**src/rtl/pfba_pkg.sv**
```systemverilog
// Shared types and constants for the page frame bitmap allocator.
package pfba_pkg;

  localparam int FRAME_W     = 20;
  localparam int WORD_W      = 32;
  localparam int QUEUE_DEPTH = 2;

  localparam logic [2:0] OP_ALLOC      = 3'd0;
  localparam logic [2:0] OP_ALLOC_USER = 3'd1;
  localparam logic [2:0] OP_FREE       = 3'd2;
  localparam logic [2:0] OP_MARK_USED  = 3'd3;
  localparam logic [2:0] OP_MARK_FREE  = 3'd4;

  localparam logic [2:0] CMD_NOP        = 3'd0;
  localparam logic [2:0] CMD_ALLOC      = 3'd1;
  localparam logic [2:0] CMD_ALLOC_USER = 3'd2;
  localparam logic [2:0] CMD_FREE       = 3'd3;
  localparam logic [2:0] CMD_MARK_USED  = 3'd4;
  localparam logic [2:0] CMD_MARK_FREE  = 3'd5;

  typedef struct packed {
    logic [2:0]  op;
    logic [31:0] address;
    logic [31:0] length;
  } pfba_req_t;

  typedef struct packed {
    logic [25:0] page_address;
    logic        granted;
    logic [14:0] free_count;
  } pfba_rsp_t;

  // Classified command: frames first..last inclusive.
  typedef struct packed {
    logic [2:0]         kind;
    logic [FRAME_W-1:0] first;
    logic [FRAME_W-1:0] last;
  } pfba_cmd_t;

endpackage

```
**src/rtl/pfba_front.sv**
```systemverilog
// Front end: takes requests, checks and clamps them, queues frame-range commands.
module pfba_front #(
  parameter int NUM_FRAMES = 16384,
  parameter int PAGE_SHIFT = 12
) (
  input  logic                clk,
  input  logic                rst,
  input  logic                start,
  output logic                busy,
  input  pfba_pkg::pfba_req_t request,
  input  logic                clearing,
  input  logic                q_full,
  output logic                push,
  output pfba_pkg::pfba_cmd_t push_cmd
);

  localparam int FRW = pfba_pkg::FRAME_W;
  localparam int FW = $clog2(NUM_FRAMES);
  localparam int SW = (FW + PAGE_SHIFT + 1 > 34) ? FW + PAGE_SHIFT + 1 : 34;
  localparam logic [SW-1:0] LIMIT = SW'(NUM_FRAMES) << PAGE_SHIFT;
  localparam logic [FRW-1:0] LAST_FRAME = FRW'(NUM_FRAMES - 1);

  pfba_pkg::pfba_req_t item;
  logic                front_valid;
  logic                accept;
  logic [SW-1:0]       addr_w;
  logic [SW-1:0]       start_frame;
  logic [SW-1:0]       sum_m1;
  logic                mark_ok;

  assign busy   = clearing || (front_valid && q_full);
  assign accept = start && !busy;
  assign push   = front_valid && !q_full;

  always_ff @(posedge clk) begin
    if (rst) begin
      front_valid <= 1'b0;
    end else if (accept) begin
      front_valid <= 1'b1;
    end else if (push) begin
      front_valid <= 1'b0;
    end
  end

  always_ff @(posedge clk) begin
    if (accept) begin
      item <= request;
    end
  end

  always_comb begin
    addr_w      = SW'(item.address);
    start_frame = addr_w >> PAGE_SHIFT;
    sum_m1      = addr_w + SW'(item.length) - SW'(1);
    mark_ok     = (item.length != '0) && (addr_w < LIMIT);
    push_cmd.kind  = pfba_pkg::CMD_NOP;
    push_cmd.first = '0;
    push_cmd.last  = '0;
    case (item.op)
      pfba_pkg::OP_ALLOC: begin
        push_cmd.kind = pfba_pkg::CMD_ALLOC;
        push_cmd.last = LAST_FRAME;
      end
      pfba_pkg::OP_ALLOC_USER: begin
        push_cmd.kind = pfba_pkg::CMD_ALLOC_USER;
        push_cmd.last = LAST_FRAME;
      end
      pfba_pkg::OP_FREE: begin
        if ((item.address[PAGE_SHIFT-1:0] == '0) && (start_frame < SW'(NUM_FRAMES))) begin
          push_cmd.kind  = pfba_pkg::CMD_FREE;
          push_cmd.first = FRW'(start_frame);
          push_cmd.last  = FRW'(start_frame);
        end
      end
      pfba_pkg::OP_MARK_USED, pfba_pkg::OP_MARK_FREE: begin
        if (mark_ok) begin
          push_cmd.kind  = (item.op == pfba_pkg::OP_MARK_USED) ?
                           pfba_pkg::CMD_MARK_USED : pfba_pkg::CMD_MARK_FREE;
          push_cmd.first = FRW'(start_frame);
          push_cmd.last  = (sum_m1 >= LIMIT) ? LAST_FRAME :
                           FRW'(sum_m1 >> PAGE_SHIFT);
        end
      end
      default: begin
        push_cmd.kind = pfba_pkg::CMD_NOP;
      end
    endcase
  end

endmodule

```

• [Your goal]
Look through the listing above. Pick out each line with "kind" and copy it.

• [Solution for this exercise]
    logic [2:0]         kind;
    push_cmd.kind  = pfba_pkg::CMD_NOP;
        push_cmd.kind = pfba_pkg::CMD_ALLOC;
        push_cmd.kind = pfba_pkg::CMD_ALLOC_USER;
          push_cmd.kind  = pfba_pkg::CMD_FREE;
          push_cmd.kind  = (item.op == pfba_pkg::OP_MARK_USED) ?
        push_cmd.kind = pfba_pkg::CMD_NOP;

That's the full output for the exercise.